__Raw data__.
++++++
[config.mk]
export PLATFORM = sky130hd
export DESIGN_NAME = cfg_mem_loader
export DESIGN_NICKNAME = d
export VERILOG_FILES = /design/src/rtl/cfg_loader_pkg.sv /design/src/rtl/cfg_bit_serializer.sv /design/src/rtl/cfg_mem_loader.sv
export SDC_FILE = /design/constraint.sdc
export NUM_CORES = 1
export LEC_CHECK = 0
export BUFFER_PORTS_ARGS = -buffer_cell sky130_fd_sc_hd__buf_4
export CAP_MARGIN = 30
export CORE_MARGIN = 2
export CORE_UTILIZATION = 45
export CTS_CLUSTER_SIZE = 10
export DETAILED_ROUTE_END_ITERATION = 16
export PLACE_DENSITY = 0.73
export SLEW_MARGIN = 20
export SYNTH_ARGS = -nofsm -noshare
export SYNTH_HDL_FRONTEND = slang
export SYNTH_SLANG_ARGS = --single-unit
[constraint.sdc]
create_clock -name clk -period 2.6 [get_ports clk]
set_clock_uncertainty 0.1 [all_clocks]
set_input_delay 0.13 -clock clk [delete_from_list [all_inputs] [get_ports clk]]
set_output_delay 0.13 -clock clk [all_outputs]
set_load 0.02 [all_outputs]
[src/rtl/cfg_loader_pkg.sv]
// cfg_loader_pkg
// Shared definitions for the configuration memory loader: FSM state
// encoding, default frame sync byte, header length and the order in which
// payload bits are shifted into the tile.
package cfg_loader_pkg;

  // Loader FSM states.
  typedef enum logic [2:0] {
    ST_IDLE,
    ST_HDR,
    ST_LOAD,
    ST_SHIFT,
    ST_DRAIN,
    ST_FIN
  } state_t;

  // First byte of every frame unless overridden at the top level.
  localparam logic [7:0] SYNC_BYTE_DEFAULT = 8'hA5;

  // Header after the sync byte: start address (2 bytes) + bit count (2 bytes).
  localparam int HDR_LEN = 4;

  // Payload bytes are written to the tile least-significant bit first.
  localparam bit PAYLOAD_LSB_FIRST = 1'b1;

  // Number of bits taken from the next payload byte: min(8, bits remaining).
  function automatic logic [3:0] chunk_bits(input logic [15:0] bits_left);
    return (bits_left >= 16'd8) ? 4'd8 : bits_left[3:0];
  endfunction

endpackage

[src/rtl/cfg_bit_serializer.sv]
// cfg_bit_serializer
// Turns one payload byte into a run of single-bit tile writes at
// consecutive addresses. All tile-facing outputs are registered.
//
// Ports:
//   clk, reset   configuration clock, asynchronous active-low reset
//   set_addr     load the address counter from addr_in
//   addr_in      frame start address
//   load         latch byte_in; first write strobe appears next cycle
//   byte_in      payload byte
//   nbits        bits to write from byte_in (1..8)
//   step         advance one bit (asserted for every SHIFT cycle)
//   enable       tile write strobe
//   address      tile address, index 0 is the MSB
//   data_in      tile write data
//   last         the strobe currently presented is the final one of the byte
module cfg_bit_serializer
  import cfg_loader_pkg::*;
#(
  parameter int ADDR_WIDTH = 10
) (
  input  logic                  clk,
  input  logic                  reset,
  input  logic                  set_addr,
  input  logic [ADDR_WIDTH-1:0] addr_in,
  input  logic                  load,
  input  logic [7:0]            byte_in,
  input  logic [3:0]            nbits,
  input  logic                  step,
  output logic                  enable,
  output logic [0:ADDR_WIDTH-1] address,
  output logic                  data_in,
  output logic                  last
);

  logic [7:0]            shreg;
  logic [2:0]            bit_cnt;
  logic [ADDR_WIDTH-1:0] addr_cnt;

  // bit_cnt holds the number of strobes still to follow the current one.
  assign last    = (bit_cnt == 3'd0);
  assign address = addr_cnt;

  // Address counter: set from the header, then bumped after every strobe.
  // Because the counter is the registered address output, each strobe sees
  // the address of its own bit.
  always_ff @(posedge clk or negedge reset) begin
    if (!reset) begin
      addr_cnt <= '0;
    end else if (set_addr) begin
      addr_cnt <= addr_in;
    end else if (step) begin
      addr_cnt <= addr_cnt + ADDR_WIDTH'(1);
    end
  end

  // Shift register and strobe generation. The first bit is driven straight
  // from byte_in on load so the strobe appears in the cycle after the byte
  // is accepted; the remaining bits come out of shreg.
  always_ff @(posedge clk or negedge reset) begin
    if (!reset) begin
      shreg   <= '0;
      bit_cnt <= '0;
      enable  <= 1'b0;
      data_in <= 1'b0;
    end else if (load) begin
      enable  <= 1'b1;
      data_in <= PAYLOAD_LSB_FIRST ? byte_in[0] : byte_in[7];
      shreg   <= PAYLOAD_LSB_FIRST ? (byte_in >> 1) : (byte_in << 1);
      bit_cnt <= 3'(nbits - 4'd1);
    end else if (step) begin
      if (last) begin
        enable  <= 1'b0;
        data_in <= 1'b0;
      end else begin
        data_in <= PAYLOAD_LSB_FIRST ? shreg[0] : shreg[7];
        shreg   <= PAYLOAD_LSB_FIRST ? (shreg >> 1) : (shreg << 1);
        bit_cnt <= bit_cnt - 3'd1;
      end
    end
  end

endmodule

[src/rtl/cfg_mem_loader.sv]
// cfg_mem_loader
// Receives framed configuration bytes on a valid/ready stream and writes the
// payload bit by bit into a CLB tile's configuration memory port.
// Frame: sync, start address (2 bytes LE), bit count N (2 bytes LE),
// ceil(N/8) payload bytes.
//
// Ports:
//   clk, reset          configuration clock, asynchronous active-low reset
//   s_valid/s_ready     byte stream handshake, s_data the byte
//   enable/address/data_in  registered tile configuration write port
//   busy                a frame is in progress
//   done                one-cycle pulse at the end of every frame
//   err_sync            one-cycle pulse for a discarded non-sync byte
//   err_range           one-cycle pulse for a header whose range overflows
module cfg_mem_loader
  import cfg_loader_pkg::*;
#(
  parameter int         ADDR_WIDTH = 10,
  parameter logic [7:0] SYNC_BYTE  = SYNC_BYTE_DEFAULT
) (
  input  logic                  clk,
  input  logic                  reset,
  input  logic                  s_valid,
  output logic                  s_ready,
  input  logic [7:0]            s_data,
  output logic                  enable,
  output logic [0:ADDR_WIDTH-1] address,
  output logic                  data_in,
  output logic                  busy,
  output logic                  done,
  output logic                  err_sync,
  output logic                  err_range
);

  localparam int CW = ADDR_WIDTH + 2;
  // 2^ADDR_WIDTH: the first address past the end of the tile.
  localparam logic [CW-1:0] ADDR_SPACE = {2'b01, {ADDR_WIDTH{1'b0}}};

  state_t state, state_nxt;

  logic                  ready_ok;
  logic                  accepting;
  logic                  xfer;
  logic [1:0]            hdr_cnt;
  logic                  hdr_last;
  logic [7:0]            addr_lo, addr_hi, n_lo;
  logic [15:0]           hdr_n;
  logic [ADDR_WIDTH-1:0] start_addr;
  logic                  n_too_big;
  logic [CW-1:0]         range_end;
  logic                  range_bad;
  logic [15:0]           bits_left;
  logic [3:0]            chunk;
  logic                  ser_set_addr, ser_load, ser_step, ser_last;

  // ready_ok keeps s_ready low during reset and lets it rise one clock
  // after release.
  assign accepting = ready_ok && (state == ST_IDLE || state == ST_HDR ||
                                  state == ST_LOAD || state == ST_DRAIN);
  assign s_ready   = accepting;
  assign xfer      = s_valid && accepting;

  assign hdr_last   = (hdr_cnt == 2'(HDR_LEN - 1));
  // The count's high byte is still on s_data when the header decision is made.
  assign hdr_n      = {s_data, n_lo};
  assign start_addr = ADDR_WIDTH'({addr_hi, addr_lo});
  // Counts that do not fit in the CW-bit sum are rejected outright; otherwise
  // the CW-bit sum cannot overflow.
  assign n_too_big  = (hdr_n >> (ADDR_WIDTH + 1)) != 16'd0;
  assign range_end  = {2'b00, start_addr} + CW'(hdr_n);
  assign range_bad  = n_too_big || (range_end > ADDR_SPACE);

  assign chunk = chunk_bits(bits_left);

  // State register.
  always_ff @(posedge clk or negedge reset) begin
    if (!reset) begin
      state <= ST_IDLE;
    end else begin
      state <= state_nxt;
    end
  end

  // Next-state logic.
  always_comb begin
    state_nxt = state;
    case (state)
      ST_IDLE: begin
        if (xfer && s_data == SYNC_BYTE) state_nxt = ST_HDR;
      end
      ST_HDR: begin
        if (xfer && hdr_last) begin
          if (hdr_n == 16'd0)  state_nxt = ST_FIN;
          else if (range_bad)  state_nxt = ST_DRAIN;
          else                 state_nxt = ST_LOAD;
        end
      end
      ST_LOAD: begin
        if (xfer) state_nxt = ST_SHIFT;
      end
      ST_SHIFT: begin
        if (ser_last) state_nxt = (bits_left == 16'd0) ? ST_FIN : ST_LOAD;
      end
      ST_DRAIN: begin
        if (xfer && bits_left <= 16'd8) state_nxt = ST_FIN;
      end
      ST_FIN: begin
        state_nxt = ST_IDLE;
      end
      default: begin
        state_nxt = ST_IDLE;
      end
    endcase
  end

  // Output and serializer control decode.
  always_comb begin
    busy         = (state != ST_IDLE);
    done         = (state == ST_FIN);
    ser_set_addr = (state == ST_HDR) && xfer && hdr_last;
    ser_load     = (state == ST_LOAD) && xfer;
    ser_step     = (state == ST_SHIFT);
  end

  // Header capture, remaining-bit counter and error pulses. The same bit
  // counter paces both real loads and the drain of a rejected frame.
  always_ff @(posedge clk or negedge reset) begin
    if (!reset) begin
      ready_ok  <= 1'b0;
      hdr_cnt   <= '0;
      addr_lo   <= '0;
      addr_hi   <= '0;
      n_lo      <= '0;
      bits_left <= '0;
      err_sync  <= 1'b0;
      err_range <= 1'b0;
    end else begin
      ready_ok  <= 1'b1;
      err_sync  <= (state == ST_IDLE) && xfer && (s_data != SYNC_BYTE);
      err_range <= (state == ST_HDR) && xfer && hdr_last &&
                   (hdr_n != 16'd0) && range_bad;
      if (state == ST_IDLE) begin
        hdr_cnt <= '0;
      end
      if (state == ST_HDR && xfer) begin
        case (hdr_cnt)
          2'd0:    addr_lo   <= s_data;
          2'd1:    addr_hi   <= s_data;
          2'd2:    n_lo      <= s_data;
          default: bits_left <= hdr_n;
        endcase
        hdr_cnt <= hdr_cnt + 2'd1;
      end
      if ((state == ST_LOAD || state == ST_DRAIN) && xfer) begin
        bits_left <= bits_left - {12'd0, chunk};
      end
    end
  end

  cfg_bit_serializer #(
    .ADDR_WIDTH(ADDR_WIDTH)
  ) u_serializer (
    .clk     (clk),
    .reset   (reset),
    .set_addr(ser_set_addr),
    .addr_in (start_addr),
    .load    (ser_load),
    .byte_in (s_data),
    .nbits   (chunk),
    .step    (ser_step),
    .enable  (enable),
    .address (address),
    .data_in (data_in),
    .last    (ser_last)
  );

endmodule

; Word level (Yosys, flattened, before mapping)
; Index checks and enable logic that the tools add are counted.
[word_totals]
regBits = 65
in_bits = 11
output_inout_bits = 17
elab_cells = 108
[op_classes]
addsub = 6
order_cmp = 3
n_eq_ne = 17
n_mux = 29
n_reduce_logical = 39
[ops]
columns = op, count
row1 = $mux 16, 3
row2 = $mux 3, 11
row3 = $logic_not 16->1, 2
row4 = $reduce_bool 16->1, 2
row5 = $mux 8, 3
row6 = $mux 10, 2
row7 = $ge 16x4->1 const B, 1
row8 = $le 16x4->1 const B, 1
row9 = $sub 16x4->16, 1
row10 = $pmux 3 s5, 1
row11 = $logic_and 1x1->1, 13
row12 = $add 10x12->12, 1
row13 = $gt 12x11->1 const B, 1
row14 = $reduce_and 2->1, 6
row15 = $add 10x1->10 const B, 1
row16 = $ne 2x1->1 const B, 5
row17 = $reduce_bool 2->1, 5
row18 = $eq 8x8->1 const B, 1
row19 = $ne 8x8->1 const B, 1
row20 = $eq 3x2->1 const B, 2
row21 = $eq 3x3->1 const B, 2
row22 = $logic_not 3->1, 2
row23 = $mux 1, 6
row24 = $sub 3x1->3 const B, 2
row25 = other kinds (12), 19

; Longest topological paths before layout
; Gate-level depths: netlist (run 1).
[depth]
word_depth = 10
depth_mapped = 12
depth_no_buf = 10

; Hierarchy
; From an unflattened synthesis (run 1), not the netlist that was laid out.
[hier_totals]
cells_unflattened = 427
hier_area_um2 = 4037.6
[modules_own_cells]
columns = mod, instances, cells_each, area_per_inst_um2, seq_area_each_um2
row1 = cfg_mem_loader, 1, 303, 2852.7, 1051.0
row2 = cfg_bit_serializer, 1, 124, 1184.9, 550.5

; Worst setup path after synthesis (run 1)
; OpenSTA, ideal clock, no wires.
[synth_timing]
path_type = reg-to-reg
start = register bits_left[5]
end = register bits_left[6]
arrival_ps = 2350
required_ps = 2360
setup_slack_ps = 10
path_stages_with_launch = 12
n_path_buf = 2
period_less_slack_ps = 2590
path_cell_list = dfrtp_1 > nor3_1 > and4_1 > clkbuf_1 > nand2b_1 > nand2_1 > ha_1 > a21oi_1 > o21a_1 > clkbuf_1 > a211oi_1 > a311oi_1
[synth_between]
elab_chain_cells = 4
[synth_lines]
columns = element, line_no
row1 = start: declaration, cfg_mem_loader.sv:52  ; logic [15:0] bits_left;
row2 = start signal: assignment, cfg_mem_loader.sv:150  ; default: bits_left <= hdr_n;
row3 = start signal: assignment, cfg_mem_loader.sv:155  ; bits_left <= bits_left - {12'd0, chunk};
row4 = $ge 16x4->1, cfg_loader_pkg.sv:28  ; return (bits_left >= 16'd8) ? 4'd8 : bits_left[3:0];
row5 = $mux 4, cfg_loader_pkg.sv:28
row6 = $sub 16x4->16 (*), cfg_mem_loader.sv:155
row7 = $mux 16 (*), cfg_mem_loader.sv:154  ; if ((state == ST_LOAD || state == ST_DRAIN) && xfer) begin
; Mark *: on every way between the ends. The rest lies on a longest branch, timed or not.
; A chain may end at the register's enable or synchronous reset.

; Worst setup path in the final report (run 1)
[layout_timing]
start = register n_lo[0]
end = register state[2]
[layout_between]
elab_chain_cells = 7
elab_cells_between_ends = 8
cone_classes = add/sub (1) / order compare (1) / mux (4) / reduce/logical (2)
[layout_lines]
columns = element, line_no
row1 = start: declaration, cfg_mem_loader.sv:46  ; logic [7:0] addr_lo, addr_hi, n_lo;
row2 = start signal: assignment, cfg_mem_loader.sv:149  ; 2'd2: n_lo <= s_data;
row3 = $add 10x12->12, cfg_mem_loader.sv:70  ; assign range_end = {2'b00, start_addr} + CW'(hdr_n);
row4 = $gt 12x11->1, cfg_mem_loader.sv:71  ; assign range_bad = n_too_big || (range_end > ADDR_SPACE);
row5 = $logic_or 1x1->1, cfg_mem_loader.sv:71
row6 = $mux 3, cfg_mem_loader.sv:94  ; else if (range_bad) state_nxt = ST_DRAIN;
row7 = $mux 3 (*), cfg_mem_loader.sv:93  ; if (hdr_n == 16'd0) state_nxt = ST_FIN;
row8 = $mux 3 (*), cfg_mem_loader.sv:92  ; if (xfer && hdr_last) begin
row9 = $pmux 3 s5 (*), cfg_mem_loader.sv:87  ; case (state)
row10 = end signal: assignment, cfg_mem_loader.sv:80  ; state <= state_nxt;
row11 = end: declaration, cfg_mem_loader.sv:39  ; state_t state, state_nxt;
; Mark *: on every way between the ends. The rest lies on a longest branch, timed or not. The select of a mux whose other input is x is not followed.

==> results of run 1 <==
-- layout by cell type (no fill, tap or decap), drive strengths merged, types with 3 or more instances in the layout --
cell          n
a211o         4
a211oi        6
a21o          6
a21oi        15
a221o        10
a22oi         6
a311oi        5
a31oi        11
and2          6
and3          5
buf          52
clkbuf        9
clkinv        5
dfrtp        64
dlygate4sd3   7
ha           18
inv          10
mux2         21
mux2i         7
nand2        48
nand2b        4
nand3         7
nand4         3
nor2         40
nor2b         6
nor3         22
nor3b         3
nor4          6
o211ai        3
o21a          4
o21ai        31
o311ai        4
o31ai         3
or3           6
xnor2         4
-- Yosys cell counts (all sizes together), types with 2 or more instances --
library cell  count
a211o             4
a211oi            6
a21o              6
a21oi            15
a221o            10
a22oi             6
a311oi            5
a31oi            11
and2              6
and3              5
buf               6
clkbuf           15
dfrtp            64
ha               18
inv              10
mux2             21
mux2i             7
nand2            48
nand2b            4
nand3             7
nand3b            2
nand4             3
nor2             40
nor2b             6
nor3             22
nor3b             3
nor4              6
o211ai            3
o21a              4
o21ai            31
o22ai             2
o311ai            4
o31ai             3
or3               6
xnor2             4
xor2              2
-- path summary, 6_finish.rpt --
check / startpoint / to / slack [ps] / cells past startpoint
setup / recovery: n_lo[0] / state[2] / 120 / 9
hold / removal: s_data[2] / u_serializer.shreg[1] / 40 / 3
setup reg to reg: n_lo[0] / state[2] / 120 / 9
hold reg to reg: u_serializer.enable / u_serializer.enable / 390 / 1
max in group asynchronous: reset / u_serializer.address[2] / 1540 / 2
min in group asynchronous: reset / u_serializer.data_in / 290 / 2
-- metrics by stage --
step	instance area (µm²)	TNS [ps]	setup WS [ps]	util (%)	hold WS, ps
2_1_floorplan	4020	0	9.95	-	-266
3_3_place_gp	4450	-33.1	-27.5	51.2	170
3_5_place_dp	4450	-112	-66.3	51.2	167
4_1_cts	4750	0	4.98	54.7	10.4
5_1_grt	4810	-23.9	-23.9	55.5	47.9
6_report	4810	0	115	55.5	35.8
-- worst max-delay path, cell delays in order, from the launching register on --
cell,delay (ps)
dfrtp_1,370
ha_2,180
inv_1,50
fa_2,340
nand2b_4,170
a211oi_4,270
mux2_4,330
nor3_2,130
nor4b_4,270
a31oi_1,130
-- power by group through the flow --
stage | clock (W) | sequential (W) | combinational [W]
final | 0.000962 | 0.00144 | 0.00168
after global routing | 0.00102 | 0.00147 | 0.00186
after CTS | 0.000979 | 0.00142 | 0.00159
after detailed placement | 0 | 0.00144 | 0.00156
after global placement | 0 | 0.00143 | 0.00153
after floorplan | 0 | 0.00136 | 0.00115
-- routing by layer --
metal	vias up	routed length, µm	GRT usage (%)
li1	1717	-	-
met5	-	0	0
met4	0	378	11.1
met3	33	542	3.12
met2	120	4920	35.2
met1	1789	4690	29.5
-- flip-flops by register name (all words and copies together), names as in the netlist --
name	flops
err_sync	1
state	3
u_serializer.bit_cnt	3
u_serializer.enable	1
u_serializer.shreg	7
bits_left	16
u_serializer.data_in	1
err_range	1
n_lo	8
addr_hi	2
u_serializer.address	10
hdr_cnt	2
addr_lo	8
ready_ok	1
-- layout make-up --
type                    count  area share [%]
multi-input cells         340            48.7
flip-flops and latches     64            33.3
repair buffers             59            9.83
well taps                 108            2.81
clock buffers               9            2.57
clock inverters             7            2.00
inverters                  10           0.780
-- cells by family (layout without fill, tap and decap cells) --
logic type / after synthesis / in the layout
buf+inv: 31 / 85
compound gates: 119 / 119
mux: 28 / 28
simple gates: 165 / 165
flops: 64 / 64
other cells: 1 / 2
xor+xnor: 6 / 6
fa+ha+maj: 20 / 20
-- timing repair --
action / in CTS / in global routing
setup buffers: 0 / 2
endpoints found under the setup margin: 3 / 9
endpoints found under the hold margin: 83 / 0
resized for setup: 2 / 12
gates cloned: 0 / 0
hold buffers: 7 / 0
pin swaps: 0 / 8
==> flow_summary_export.csv, run 1 <==
group,metric,value,unit
flow_run,maxCapViolations,0,
finish,stdcell_count,597,
worst_setup_path,startpoint_type,"register",
route,vias,3659,
clock_tree,cts_buffers,9,
power,leakagePower,2.17,nW
die,die_h,98.5,µm
finish,nFillCells,773,
finish,final_nets,514,
place,place.port_buffers,27,
synth,synth_top_area_share,39.9,%
route,drt_wl_total,10.5,mm
route,first_pass_iters,5,
die,row_count,34,
route,drt_iter0_markers,165,
synth,async_reset_ff_share,100,%
power,seqPwrFrac,35.3,%
synth,synth_edf_count,0,
route,route.detailed.drc,0,
synth,ys_top_cells_by_area,"dfrtp_1, mux2_2, ha_1, nand2_1, o21ai_0",
worst_setup_path,critPathCaptureType,"register",
status,status,"completed",
global_route,grt_pass1_vias,3576,
die,core,0.00868,mm²
power,pwr-share-comb,41.1,%
clock_tree,htreeDepth,3,
global_route,grt_antenna_before_repair,0,
synth,synth_compound_area_share,20.5,%
power,power_density,848,mW/mm²
worst_hold_path,hold_path_class,"in2reg",
synth,yosysWarnings,0,
synth,yosys.area.top_type,"dfrtp_1",
synth,synth_cell_types,62,
finish,final-seq-area,0.00160,mm²
die,die_w,98.5,µm
route,viasPerCell,6.13,
timing,slew_viol_final,0,
route,antenna_left,0,
place,routabilityCongestion,0.901,
finish,area_growth_syn_to_layout,19.9,%
synth,synth-xor-area-share,1.31,%
power,p_int,0.00249,W
timing,worst_slew_pin_slew,813,ps
timing,setup_viol,0,
synth,synth_top_family_by_area,"simple AND/OR/NAND/NOR gates",
synth,ys_ff_latch,64,
timing,clock.fmax,402,MHz
die,die-area,0.00969,mm²
timing,timing.final.hold_violations,0,
timing,min_period_over_period,95.6,%
place,dp.cells,572,
place,dp_hpwl,7.40,mm
worst_setup_path,worstSetupPathType,"reg2reg",
synth,synthMuxAreaShare,7.63,%
synth,synth_cells,434,
die,io_pins,28,
clock_tree,worstSkewPairLatency,350,ps
clock_tree,cts-root-buf,"clkbuf_8",
power,clkPwrFrac,23.6,%
worst_setup_path,cp_max_fo,3,
finish,multi_input_area,0.00235,mm²
clock_tree,ctsLongestPathBuffers,2,
synth,syn_area,0.00402,mm²
route,wl_per_cell,17.6,µm
power,p_sw,0.00160,W
synth,yosys.area_share.simple,20.8,%
clock_tree,cts_tree,"built",
timing,min_period,2480,ps
synth,synth_top_flop_cell,"dfrtp_1",
clock_tree,clock_sinks,64,
clock_tree,path_clk_slew,80,ps
synth,synth.avg_cell_area,9.25,µm²
finish,antenna_cells,0,
power,ir_worst_vdd,0.277,mV
power,swShare,39.1,%
global_route,grt_pass1_wl,17.2,mm
synth,synthAdderAreaFrac,6.36,%
global_route,grt_max_degree,65,
power,total_power,0.00408,W
global_route,grt-ovfl-total,0,
timing,max-slew-margin-rel,45.8,%
synth,yosysSeqAreaShare,39.9,%
worst_setup_path,crit_required,2710,ps
finish,drive_gt1_share,22.3,%
worst_setup_path,critPathArrivalTime,2590,ps
global_route,track_usage,22.1,%
die,initial_core_util,46.3,%
(Power assumes the default switching activity.)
++++++
__What is required__.
In the records above, locate each line with the word "done". Copy all such lines.

__Result__.
//   done                one-cycle pulse at the end of every frame
  output logic                  done,
    done         = (state == ST_FIN);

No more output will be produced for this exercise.